**Problem details:**
Find the line in the entries below that contains "compound gates: 248 / 248 / 20.9". Repeat it exactly, and every line after it through the line that contains "endpoints found under the setup margin: 0 / 8".

**Input material:**
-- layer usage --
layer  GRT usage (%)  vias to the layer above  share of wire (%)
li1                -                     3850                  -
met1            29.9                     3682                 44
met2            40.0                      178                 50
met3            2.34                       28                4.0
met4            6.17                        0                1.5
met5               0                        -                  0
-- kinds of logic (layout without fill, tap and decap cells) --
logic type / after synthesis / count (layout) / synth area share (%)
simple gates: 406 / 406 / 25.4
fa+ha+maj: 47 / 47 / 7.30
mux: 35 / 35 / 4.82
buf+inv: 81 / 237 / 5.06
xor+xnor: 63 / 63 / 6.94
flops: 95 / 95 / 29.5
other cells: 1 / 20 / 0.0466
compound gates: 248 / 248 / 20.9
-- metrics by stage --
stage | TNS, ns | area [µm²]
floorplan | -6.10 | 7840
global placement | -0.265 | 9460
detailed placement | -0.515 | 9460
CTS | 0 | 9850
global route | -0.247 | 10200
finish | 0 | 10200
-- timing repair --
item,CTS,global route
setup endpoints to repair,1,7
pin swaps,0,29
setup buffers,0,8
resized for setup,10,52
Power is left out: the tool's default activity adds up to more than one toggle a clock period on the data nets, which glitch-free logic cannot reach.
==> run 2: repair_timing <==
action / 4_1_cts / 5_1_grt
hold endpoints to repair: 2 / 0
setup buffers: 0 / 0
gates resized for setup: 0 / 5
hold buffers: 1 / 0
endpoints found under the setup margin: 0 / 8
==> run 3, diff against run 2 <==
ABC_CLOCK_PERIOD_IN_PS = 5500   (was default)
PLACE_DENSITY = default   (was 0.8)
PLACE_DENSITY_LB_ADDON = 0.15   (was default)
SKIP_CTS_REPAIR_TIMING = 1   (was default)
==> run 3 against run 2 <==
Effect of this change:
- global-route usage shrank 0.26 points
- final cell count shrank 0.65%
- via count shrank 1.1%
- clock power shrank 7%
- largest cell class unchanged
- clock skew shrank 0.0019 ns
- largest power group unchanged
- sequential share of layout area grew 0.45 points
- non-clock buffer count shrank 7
===== src/verilog/cop_cfg.svh =====
// constants of the compare output path: register offsets, field positions, reset values
// assumes a 32-bit classic wishbone slave with byte addresses, one register per word
`ifndef COP_CFG_SVH
`define COP_CFG_SVH

// register byte offsets
`define COP_OFS_DTC      8'h00
`define COP_OFS_CMD      8'h04
`define COP_OFS_COMPARE_STATUS_REG  8'h08
`define COP_OFS_MODULATION_CONTROL_REG   8'h0C
`define COP_OFS_TRAPEN   8'h10
`define COP_OFS_PSL      8'h14

// dead_time_control_reg fields
`define COP_DTC_LEN_LSB  0
`define COP_DTC_EN_LSB   8

// timer_command_reg bits (write-only, read as zero)
`define COP_CMD_DEAD_TIME_RESET_CMD    0
`define COP_CMD_STR      1
`define COP_CMD_STD      2

// compare_status_reg fields
`define COP_CS_ST_LSB    0
`define COP_CS_DTA_LSB   4
`define COP_CS_REQ       7
`define COP_CS_SEL_LSB   8

// modulation_control_reg fields
`define COP_MC_PRI_LSB   0
`define COP_MC_MCM       7
`define COP_MC_SEC_LSB   8

// reset values
`define COP_RST_DTLEN    8'h00
`define COP_RST_DTEN     3'h0
`define COP_RST_SEL      6'h00
`define COP_RST_MODEN    6'h00
`define COP_RST_TRAPEN   6'h00
`define COP_RST_PSL      6'h00

`endif


===== src/verilog/cop_pkg.sv =====
// types of the compare output path
// assumes the primary timer core and the trap logic share the module clock
package cop_pkg;

    // primary timer status, all on the module clock
    typedef struct packed {
        logic       tick;          // one-cycle pulse per primary timer clock
        logic       run;           // primary_run_bit
        logic       dir;           // count_direction, 1 = down
        logic       period_match;
        logic       one_match;
        logic [2:0] cmp_match;     // per channel equal-compare
    } cop_tmr_t;

    // other modulation sources
    typedef struct packed {
        logic       sec_cmp;       // secondary_compare_signal, active high
        logic [5:0] pattern;       // multichannel_pattern_bit per output
        logic       trap;          // trap_state
    } cop_mod_src_t;

endpackage : cop_pkg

**Answer space:**
compound gates: 248 / 248 / 20.9
-- metrics by stage --
stage | TNS, ns | area [µm²]
floorplan | -6.10 | 7840
global placement | -0.265 | 9460
detailed placement | -0.515 | 9460
CTS | 0 | 9850
global route | -0.247 | 10200
finish | 0 | 10200
-- timing repair --
item,CTS,global route
setup endpoints to repair,1,7
pin swaps,0,29
setup buffers,0,8
resized for setup,10,52
Power is left out: the tool's default activity adds up to more than one toggle a clock period on the data nets, which glitch-free logic cannot reach.
==> run 2: repair_timing <==
action / 4_1_cts / 5_1_grt
hold endpoints to repair: 2 / 0
setup buffers: 0 / 0
gates resized for setup: 0 / 5
hold buffers: 1 / 0
endpoints found under the setup margin: 0 / 8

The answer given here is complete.